Exercise prompt:
Could you find every line in the records below that contains the word "Implemented" and copy it?

Data for the task:

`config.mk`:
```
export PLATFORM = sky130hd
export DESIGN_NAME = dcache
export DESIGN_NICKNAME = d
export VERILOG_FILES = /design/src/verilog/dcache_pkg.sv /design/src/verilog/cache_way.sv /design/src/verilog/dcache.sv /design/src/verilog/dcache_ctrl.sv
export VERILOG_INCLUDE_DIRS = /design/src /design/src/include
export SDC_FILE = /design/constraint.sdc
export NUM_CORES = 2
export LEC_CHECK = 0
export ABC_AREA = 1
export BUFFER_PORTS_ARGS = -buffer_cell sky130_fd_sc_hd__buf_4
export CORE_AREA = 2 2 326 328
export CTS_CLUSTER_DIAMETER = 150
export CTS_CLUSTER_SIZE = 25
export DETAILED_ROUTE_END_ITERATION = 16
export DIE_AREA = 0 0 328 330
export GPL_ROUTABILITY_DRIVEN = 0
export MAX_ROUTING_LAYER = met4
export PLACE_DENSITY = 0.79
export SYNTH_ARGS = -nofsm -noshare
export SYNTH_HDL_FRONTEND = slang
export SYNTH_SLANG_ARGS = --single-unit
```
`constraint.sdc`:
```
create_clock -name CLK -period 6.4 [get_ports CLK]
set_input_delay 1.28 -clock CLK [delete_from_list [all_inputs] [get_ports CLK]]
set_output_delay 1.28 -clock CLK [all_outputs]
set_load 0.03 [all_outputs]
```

==

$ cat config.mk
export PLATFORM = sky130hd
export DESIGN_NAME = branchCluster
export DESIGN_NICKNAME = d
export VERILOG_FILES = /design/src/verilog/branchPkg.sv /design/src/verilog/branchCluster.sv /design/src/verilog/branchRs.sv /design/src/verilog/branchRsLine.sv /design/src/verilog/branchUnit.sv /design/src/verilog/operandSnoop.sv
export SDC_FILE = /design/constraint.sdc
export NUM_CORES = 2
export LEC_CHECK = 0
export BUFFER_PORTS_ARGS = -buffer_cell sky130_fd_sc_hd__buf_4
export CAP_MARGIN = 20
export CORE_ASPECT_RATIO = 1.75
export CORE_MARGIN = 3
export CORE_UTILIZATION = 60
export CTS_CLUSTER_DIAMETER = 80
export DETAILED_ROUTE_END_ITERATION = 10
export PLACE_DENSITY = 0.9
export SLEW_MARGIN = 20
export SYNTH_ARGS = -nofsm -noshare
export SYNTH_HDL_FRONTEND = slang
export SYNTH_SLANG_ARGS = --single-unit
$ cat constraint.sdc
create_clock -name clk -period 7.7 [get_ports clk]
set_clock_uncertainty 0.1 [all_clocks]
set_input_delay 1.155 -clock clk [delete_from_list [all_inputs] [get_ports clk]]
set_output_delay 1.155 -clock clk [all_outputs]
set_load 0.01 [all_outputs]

...

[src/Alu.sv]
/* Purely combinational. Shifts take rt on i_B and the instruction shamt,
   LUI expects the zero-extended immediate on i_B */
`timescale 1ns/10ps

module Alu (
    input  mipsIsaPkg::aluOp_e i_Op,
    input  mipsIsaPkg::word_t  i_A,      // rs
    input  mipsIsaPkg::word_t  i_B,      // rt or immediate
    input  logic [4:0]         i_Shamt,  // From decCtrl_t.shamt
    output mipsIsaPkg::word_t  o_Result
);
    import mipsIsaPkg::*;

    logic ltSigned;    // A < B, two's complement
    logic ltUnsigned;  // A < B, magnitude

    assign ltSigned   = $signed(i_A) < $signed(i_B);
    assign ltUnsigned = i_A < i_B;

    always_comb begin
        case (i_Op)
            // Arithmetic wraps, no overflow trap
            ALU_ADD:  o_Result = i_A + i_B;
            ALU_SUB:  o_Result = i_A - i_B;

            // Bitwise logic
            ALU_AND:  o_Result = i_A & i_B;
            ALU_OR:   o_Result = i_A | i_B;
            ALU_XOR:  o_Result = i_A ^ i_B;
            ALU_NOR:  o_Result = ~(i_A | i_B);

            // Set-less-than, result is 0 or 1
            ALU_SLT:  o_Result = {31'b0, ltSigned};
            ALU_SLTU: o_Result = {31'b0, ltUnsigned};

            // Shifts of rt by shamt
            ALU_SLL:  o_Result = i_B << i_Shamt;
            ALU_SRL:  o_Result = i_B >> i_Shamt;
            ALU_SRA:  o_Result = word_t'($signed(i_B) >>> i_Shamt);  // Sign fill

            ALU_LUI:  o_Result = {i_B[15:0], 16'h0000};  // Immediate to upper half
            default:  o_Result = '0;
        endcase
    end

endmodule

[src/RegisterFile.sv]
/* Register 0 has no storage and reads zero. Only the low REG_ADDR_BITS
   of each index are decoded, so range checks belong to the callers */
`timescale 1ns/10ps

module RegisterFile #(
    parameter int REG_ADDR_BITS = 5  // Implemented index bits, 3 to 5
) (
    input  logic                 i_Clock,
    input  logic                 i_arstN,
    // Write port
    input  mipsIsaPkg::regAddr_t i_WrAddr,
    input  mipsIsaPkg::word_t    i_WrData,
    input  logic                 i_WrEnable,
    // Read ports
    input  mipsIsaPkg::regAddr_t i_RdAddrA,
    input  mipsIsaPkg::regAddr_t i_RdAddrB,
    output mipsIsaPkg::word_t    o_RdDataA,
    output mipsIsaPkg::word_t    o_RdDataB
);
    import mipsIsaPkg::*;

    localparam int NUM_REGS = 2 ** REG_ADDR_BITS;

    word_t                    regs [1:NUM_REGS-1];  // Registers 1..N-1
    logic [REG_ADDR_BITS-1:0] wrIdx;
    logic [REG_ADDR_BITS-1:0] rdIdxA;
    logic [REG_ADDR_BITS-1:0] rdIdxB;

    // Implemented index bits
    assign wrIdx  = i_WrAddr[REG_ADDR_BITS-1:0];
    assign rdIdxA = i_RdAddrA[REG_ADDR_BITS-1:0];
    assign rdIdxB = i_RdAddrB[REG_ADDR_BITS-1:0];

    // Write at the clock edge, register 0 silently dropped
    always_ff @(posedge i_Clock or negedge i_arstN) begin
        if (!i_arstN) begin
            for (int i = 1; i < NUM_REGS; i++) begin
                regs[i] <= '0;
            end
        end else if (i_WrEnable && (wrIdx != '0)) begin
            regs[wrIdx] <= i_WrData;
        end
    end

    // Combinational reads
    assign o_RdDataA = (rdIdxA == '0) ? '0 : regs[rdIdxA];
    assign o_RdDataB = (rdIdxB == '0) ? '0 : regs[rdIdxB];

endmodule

Task answer:
    parameter int REG_ADDR_BITS = 5  // Implemented index bits, 3 to 5
    // Implemented index bits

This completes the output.